首先,制度是一种共有信念(shared beliefs),是有关博弈如何进行的共有信念,是人们在各种环境中参与行事或参与博弈时所共同持有的决策规则,而且这些规则被相关域中几乎所有的参与人感知。按照诺思的观点,这些共有信念或者说这些决策规则可以分类为正式的和非正式的。但是,共有信念的制度观认为,成文的法律协议等并不一定就是真正的制度,只有当参与人相信它,并令其成为共有信念时它才能成为真正的制度。虽然许多国家都将“华盛顿共识”形成了成文的法律或协议,但这并不意味着形成了真正的制度,只有当所有的或者说是大部分的参与人相信其确实存在并逐渐形成共有信念以后才是真正地建构起这种制度。而共有信念的形成是参与人在不断的博弈过程中演化而来,并非一朝一夕的事情。因此激进式的“休克疗法”只是建构了一个虚假的“华盛顿共识”,并没有成功地建构出“华盛顿共识”所提出的制度框架。
其次,制度能够自我维系与自我实施。这一点是说制度必须能够有效地自我运转,确保其实施的机制应该来自制度本身,而不是借助于外力的作用。由于共有信念的演化特征,那些改革的国家不可能在短期内使其参与人形成应有的共有信念,因此也就不能保证这些制度的自我实施。要令制度能有效地实施就必然要增加其他的附加制度。由于这些附加制度的成本可能远远大于原有制度所带来的社会福利,因此这些国家的改革必将以失败而告终。

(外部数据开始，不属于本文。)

This is an optimization exercise on Yosys and OpenROAD, whose aim is small area, a short achievable clock period and few clock cycles, not a production implementation. In this exercise RTL edits were held to simulation tests only and were not proved equivalent to the original. Power figures rest on the tool's default switching activity, not on a simulated workload.

==> inputs of branch yarrow <==
## vu128_codec
module vu128_codec (
    input  wire         clk,
    input  wire         rst,
    input  wire         req_valid,
    output wire         req_ready,
    input  wire [7:0]   req_op,
    input  wire [127:0] req_a,
    input  wire [15:0]  req_off,
    input  wire [15:0]  req_len,
    output reg          rsp_valid,
    output reg  [2:0]   rsp_status,
    output wire         rsp_trunc,
    output wire [127:0] rsp_r,
    output reg  [4:0]   rsp_n,
    output reg          mem_valid,
    output reg          mem_we,
    output reg  [15:0]  mem_addr,
    output reg  [7:0]   mem_wdata,
    input  wire         mem_ready,
    input  wire [7:0]   mem_rdata
);
clock: 8.0 ns
lec_check: 0
abc_clock_period_in_ps: 3500
cap_margin: 20
core_margin: 2
core_utilization: 40
place_density: 0.6
setup_slack_margin: 4.4
slew_margin: 20
standard.sh (not shown) runs the stock make flow with config.mk's settings and CLKGATE_MAP_FILE= SYNTH_SCRIPT=/design/flow/synth_recipe.tcl, a recipe that flattens the netlist after the stock synthesis.
==> flow/flow/run.sh <==
#!/bin/bash
# The standard layout (standard.sh, its synthesis unchanged), with the
# ports buffered by plain buffers instead of the delay cells buffer_ports
# picks by default. make's output, which holds every tool's output, goes to
# standard_flow.log; ORFS keeps each step's own log under orfs/logs/.
set -euo pipefail
bash standard.sh 'BUFFER_PORTS_ARGS=-buffer_cell sky130_fd_sc_hd__buf_1' finish > standard_flow.log 2>&1
==> inputs of branch pepper, as changes to branch yarrow <==
--- a/flow/design.v
+++ b/flow/design.v
@@ -25,15 +25,16 @@
                      ST_WIDTH    = 3'd3,
                      ST_ILLEGAL  = 3'd4;
     assign rsp_trunc = 1'b0;
     reg         rdy;                     
     reg         s_prep, s_enc, s_dec0, s_decn, s_map, s_clr;
     reg [2:0]   pst;         
     reg [127:0] R;
-    reg [16:0]  room;        
+    reg [5:0]   room;        
+    reg         rneg;        
     reg [2:0]   wc_q;
     reg         fid, fze, fzd, fb32, fb64;
     reg         sgn_q;       
     reg [4:0]   cnt;         
     reg [4:0]   nlen;        
     reg [1:0]   wsel;        
     reg         dlg;         
@@ -97,15 +98,34 @@
             3'd0:    r_maxlen = 5'd2;
             3'd1:    r_maxlen = 5'd3;
             3'd2:    r_maxlen = 5'd5;
             3'd3:    r_maxlen = 5'd9;
             default: r_maxlen = 5'd17;
         endcase
     end
-    wire [16:0] r_room = {1'b0, req_len} - {1'b0, req_off};
+    wire [10:0] r_lh = req_len[15:5];
+    wire [10:0] r_oh = req_off[15:5];
+    wire [5:0]  r_ld = {1'b0, req_len[4:0]} - {1'b0, req_off[4:0]};    
+    wire        r_heq = (r_lh == r_oh);
+    wire        r_hp1 = (r_lh == r_oh + 11'd1);
+    wire        r_neg = (r_lh < r_oh) || (r_heq && r_ld[5]);
+    wire [5:0]  r_sat = r_neg ? 6'd0 :
+                        r_heq ? r_ld :
+                        r_hp1 ? {~r_ld[5], r_ld[4:0]} : 6'd63;
+    wire        r_empty = (r_lh < r_oh) || (r_heq && (req_len[4:0] <= req_off[4:0]));    
+    reg  [4:0]  r_ceq, r_chp;
+    integer w;
+    always @(*) begin
+        for (w = 0; w < 5; w = w + 1) begin
+            r_ceq[w] = ({2'b00, req_len[4:0]} < {2'b00, req_off[4:0]} + ((w == 0) ? 7'd2 : (w == 1) ? 7'd3 : (w == 2) ? 7'd5 : (w == 3) ? 7'd9 : 7'd17));
+            r_chp[w] = ({2'b01, req_len[4:0]} < {2'b00, req_off[4:0]} + ((w == 0) ? 7'd2 : (w == 1) ? 7'd3 : (w == 2) ? 7'd5 : (w == 3) ? 7'd9 : 7'd17));
+        end
+    end
+    wire [2:0]  r_wi = (r_wc > 3'd4) ? 3'd4 : r_wc;
+    wire        r_cap = (r_lh < r_oh) || (r_heq && r_ceq[r_wi]) || (r_hp1 && r_chp[r_wi]);
     integer k;
     wire [127:0] ra = req_a;
     reg  [15:0]  nzA;        
     reg  [15:1]  nzZ;        
     reg  [15:1]  f_nz;
     reg          f7, f14, f21, f28;
     wire [4:0]   rb = r_wth;
@@ -132,15 +152,15 @@
     always @(posedge clk) begin
         if (!s_map) begin
             pnz  <= f_nz;
             pb7  <= f7;
             pb14 <= f14;
             pb21 <= f21;
             pb28 <= f28;
-            pcap <= r_room[16] || (r_room[15:0] < {11'd0, r_maxlen});
+            pcap <= r_cap;
         end
     end
     always @(posedge clk) begin
         if (rst) pk <= 1'b0;
         else if (!s_map) pk <= req_valid & ~rdy;
     end
     reg [3:0]  hi;           
@@ -171,15 +191,15 @@
             3'd0:    maxlen = 5'd2;
             3'd1:    maxlen = 5'd3;
             3'd2:    maxlen = 5'd5;
             3'd3:    maxlen = 5'd9;
             default: maxlen = 5'd17;
         endcase
     end
-    wire        no_room = room[16] || (room[15:0] < {11'd0, maxlen});
+    wire        no_room = rneg || (room < {1'b0, maxlen});
     reg [7:0] e_next;
     always @(*) begin
         case (wsel)
             2'd0:    e_next = R[7:0];
             2'd1:    e_next = R[11:4];
             2'd2:    e_next = R[12:5];
             default: e_next = R[13:6];
@@ -200,18 +220,17 @@
         else case (b[3:0])
             4'd0: d_len = 5'd2;   4'd1: d_len = 5'd3;   4'd2: d_len = 5'd4;   4'd3: d_len = 5'd5;
             4'd4: d_len = 5'd6;   4'd5: d_len = 5'd7;   4'd6: d_len = 5'd8;   4'd7: d_len = 5'd9;
             4'd8: d_len = 5'd10;  4'd9: d_len = 5'd11;  4'd10: d_len = 5'd12; 4'd11: d_len = 5'd13;
             4'd12: d_len = 5'd14; 4'd13: d_len = 5'd15; 4'd14: d_len = 5'd16; default: d_len = 5'd17;
         endcase
     end
-    wire        rsmall = (room[15:5] == 11'd0);
     reg  [17:2] rlt;
     integer q;
-    always @(*) for (q = 2; q <= 17; q = q + 1) rlt[q] = rsmall && (room[4:0] < q);
+    always @(*) for (q = 2; q <= 17; q = q + 1) rlt[q] = (room < q);
     wire d_short = ~d_small & (d_m2 ? rlt[2] : d_m3 ? rlt[3] : d_m4 ? rlt[4] : rlt[{1'b0, b[3:0]} + 5'd2]);
     reg [8:0] d_wbits;
     always @(*) begin
         case (wc_q)
             3'd0:    d_wbits = 9'd8;
             3'd1:    d_wbits = 9'd16;
             3'd2:    d_wbits = 9'd32;
@@ -276,15 +295,15 @@
                         s_prep <= 1'b1;
                     end else if (pcap) begin
                         s_clr <= 1'b1; pst <= ST_CAPACITY;
                     end else begin
                         s_enc <= 1'b1;
                         mem_valid <= 1'b1;
                     end
-                end else if (req_off >= req_len) begin
+                end else if (r_empty) begin
                     s_clr <= 1'b1; pst <= ST_SHORT;
                 end else begin
                     s_dec0 <= 1'b1;
                     mem_valid <= 1'b1;
                 end
             end
             if (s_map | s_clr) begin
@@ -336,15 +355,16 @@
                     rsp_valid <= 1'b1;
                 end
             end
         end
     end
     always @(posedge clk) begin
         if (rdy) begin
-            room     <= {1'b0, req_len} - {1'b0, req_off};
+            room     <= r_sat;
+            rneg     <= r_neg;
             wc_q     <= r_wc;
             fid      <= r_id;
             fze      <= r_ze;
             fzd      <= r_zd;
             fb32     <= r_br & (r_wc == 3'd2);
             fb64     <= r_br & (r_wc != 3'd2);
             sgn_q    <= r_sgn;
==> inputs of branch tundra, as changes to branch yarrow <==
--- a/flow/design.v
+++ b/flow/design.v
@@ -99,47 +99,21 @@
             3'd2:    r_maxlen = 5'd5;
             3'd3:    r_maxlen = 5'd9;
             default: r_maxlen = 5'd17;
         endcase
     end
     wire [16:0] r_room = {1'b0, req_len} - {1'b0, req_off};
     integer k;
-    wire [127:0] ra = req_a;
-    reg  [15:0]  nzA;        
-    reg  [15:1]  nzZ;        
-    reg  [15:1]  f_nz;
-    reg          f7, f14, f21, f28;
-    wire [4:0]   rb = r_wth;
-    integer kk;
-    always @(*) begin
-        for (kk = 0; kk < 16; kk = kk + 1) nzA[kk] = |ra[8*kk +: 8];
-        for (kk = 1; kk < 16; kk = kk + 1)
-            nzZ[kk] = r_sgn ? ~&ra[8*kk-1 +: 8] : |ra[8*kk-1 +: 8];
-        for (kk = 1; kk < 16; kk = kk + 1) begin
-            f_nz[kk] = (r_id & nzA[kk]) | (r_ze & nzZ[kk]);
-            if (kk < 4) f_nz[kk] = f_nz[kk] | (r_br & (r_wc == 3'd2) & nzA[3-kk]);
-            if (kk < 8) f_nz[kk] = f_nz[kk] | (r_br & (r_wc != 3'd2) & nzA[7-kk]);
-            f_nz[kk] = f_nz[kk] & rb[(kk >= 8) ? 4 : (kk >= 4) ? 3 : (kk >= 2) ? 2 : 1];
-        end
-        f7  = (r_id & ra[7]) | (r_ze & (ra[6] ^ r_sgn)) |
-              (r_br & (r_wc == 3'd2) & ra[24]) | (r_br & (r_wc != 3'd2) & ra[56]);
-        f14 = ((r_id & |ra[15:14]) | (r_ze & |(ra[14:13] ^ {2{r_sgn}})) |
-               (r_br & (r_wc == 3'd2) & |ra[17:16]) | (r_br & (r_wc != 3'd2) & |ra[49:48])) & rb[1];
-        f21 = ((r_id & |ra[23:21]) | (r_ze & |(ra[22:20] ^ {3{r_sgn}})) |
-               (r_br & (r_wc == 3'd2) & |ra[10:8]) | (r_br & (r_wc != 3'd2) & |ra[42:40])) & rb[2];
-        f28 = ((r_id & |ra[31:28]) | (r_ze & |(ra[30:27] ^ {4{r_sgn}})) |
-               (r_br & (r_wc == 3'd2) & |ra[3:0]) | (r_br & (r_wc != 3'd2) & |ra[35:32])) & rb[2];
-    end
     always @(posedge clk) begin
         if (!s_map) begin
-            pnz  <= f_nz;
-            pb7  <= f7;
-            pb14 <= f14;
-            pb21 <= f21;
-            pb28 <= f28;
+            for (k = 1; k < 16; k = k + 1) pnz[k] <= |mapv[8*k +: 8];
+            pb7  <= mapv[7];
+            pb14 <= |mapv[15:14];
+            pb21 <= |mapv[23:21];
+            pb28 <= |mapv[31:28];
             pcap <= r_room[16] || (r_room[15:0] < {11'd0, r_maxlen});
         end
     end
     always @(posedge clk) begin
         if (rst) pk <= 1'b0;
         else if (!s_map) pk <= req_valid & ~rdy;
     end
==> flow/run.sh (new file) <==
#!/bin/bash
# synth_recipe.tcl (not shown) runs the flow's synth.tcl, then flattens the netlist and writes it again
# the make line also repeats each setting of config.mk as NAME=value (left out here)
make -C /OpenROAD-flow-scripts/flow DESIGN_CONFIG=/design/flow/config.mk WORK_HOME=/design/flow/orfs CLKGATE_MAP_FILE= SYNTH_SCRIPT=/design/flow/synth_recipe.tcl finish
removed: flow/flow/run.sh
removed: flow/standard.sh
==> summary.md <==
| Metric | Value |
|---|---|
| Total Power | `between 4 and 5 mW` |
| Die area | `0.0519 mm^2` |
| M3 GR Usage | `between 7 and 8%` |
| Initial Utilization | `40.3%` |
| Clock sinks | `242` |
| Signal buffers | `around 410` |
| Seq/Total Area, Yosys | `slightly below 30%` |
| Worst-Skew Late Latency | `just under 0.6 ns` |
| Multi-Input Combinational | `1976` |
| DRT Wirelength | `97500 um` |
| Std-Cell Rows | `between 80 and 90` |
| Footprint of the multi-input gates | `between 0.01 and 0.015 mm^2` |
| Synth Area in Adders | `around 2.1%` |
| Status | `finished clean` |
| # diodes | `3` |
[end of results for branch yarrow]
==> summary.md <==
| Metric | Value |
|---|---|
| Initial Utilization | `40.3%` |
| M3 GR Usage | `~6.5%` |
| DRT Wirelength | `102000 um` |
| Synth Area in Adders | `2.14%` |
| Std-Cell Rows | `81` |
| Die area | `0.0509 mm^2` |
| Multi-Input Combinational | `just under 2000` |
| Total Power | `between 4 and 5 mW` |
| Seq/Total Area, Yosys | `around 30%` |
| Footprint of the multi-input gates | `~0.015 mm^2` |
| Status | `finished clean` |
| Clock sinks | `approximately 240` |
| Signal buffers | `around 500` |
[end of results for branch tundra]
==> summary.md <==
| Metric | Value |
|---|---|
| Synth Area in Adders | `3.47%` |
| Std-Cell Rows | `slightly above 80` |
| Signal buffers | `between 300 and 400` |
| Total Power | `between 3 and 4 mW` |
| Multi-Input Combinational | `2005` |
| Status | `finished clean` |
| Clock sinks | `about 230` |
| Worst-Skew Late Latency | `~0.60 ns` |
| # diodes | `1` |
| Footprint of the multi-input gates | `between 0.01 and 0.015 mm^2` |
| Seq/Total Area, Yosys | `a little over a quarter` |
| Die area | `0.0530 mm^2` |
| Count of final hold-check violations | `0` |
| Initial Utilization | `between 40% and 50%` |
| DRT Wirelength | `96900 um` |
| CP max FO | `18` |
| M3 GR Usage | `between 6 and 7%` |
[end of results for branch pepper]
Testbench counts of branch yarrow, summed over its fixed seeds: cycles 28,309.
Testbench counts of branch pepper, summed over its fixed seeds: cycles 28,309.
Testbench counts of branch tundra, summed over its fixed seeds: cycles 28,309.

## afterwards: timing with drivers on the ports
Ports are ideal in the flow. The routed layouts listed here were re-timed in OpenROAD. Step 1 sets driving cells, clkbuf_16 on the clock port and buf_2 on the other inputs (assumed; they add their load-dependent delay and slew). Step 2 adds t to the input delays and takes it off the output delays; t is the mean of the earliest and latest rising clock arrival at the registers after step 1. Input paths then give back, and output paths get back, about the clock's delay inside the block. a / b / c = no drivers / after step 1 / after step 2; a / b = the first two.
| run | shift t [ns] | slack for setup (ns) | worst setup path after step 2 | worst register clock-pin slew, ns |
|---|---|---|---|---|
| branch yarrow | 0.642 | 3.936 / 3.946 / 3.304 | input to register | 0.07 / 0.07 |
| branch pepper | 0.647 | 4.337 / 4.379 / 3.731 | input to register | 0.07 / 0.07 |
| branch tundra | 0.653 | 4.124 / 4.130 / 3.477 | input to register | 0.07 / 0.07 |
After both steps every run listed still meets setup and hold. For branch tundra, which loses most, drivers alone change the setup slack by +0.006 ns; drivers and shift together by -0.647 ns.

最后,制度可以不断再生。这一点说明制度必须是内生的,不能是外在环境强加的,当然也不能是外在环境给定的。所谓的政府强制型的制度变迁存在两种可能的作用。一是,在已经形成共有信念的情况下,政府为了保证这一共有信念的稳定存在,同时为了减少行为人的不确定性行为而带来的风险与成本,将其形成明确的法律或协议等确定下来。二是,政府为了制度变迁而强制设置一些政策改变参与人的激励方式,然后再通过逐渐的博弈演化过程令参与人形成共有信念,使得制度能够自我维系与自我实施。因此,那些希望通过“华盛顿共识”实现经济转轨的国家,是想通过政府强制型制度变迁的后一个作用,改变参与人的激励方式,但共有信念的形成与真正的制度建构可能还需要很长的时间,并且在这一漫长的过程中所付出的代价很可能是巨大的,因为激励方式的过激改变对参与人的影响是巨大的,可能造成社会的混乱。
通过上面的分析可以看到,忽视制度互补的重要作用,不考虑共有信念的制度形成过程,以为只要将“华盛顿共识”变为成文的法律协议就等于成功地建构了制度,这只会将社会带入漫长的共有信念的演化过程,甚至还可能带来严重的后果。俄罗斯、东欧与一些拉美国家的改革就是很好的例证。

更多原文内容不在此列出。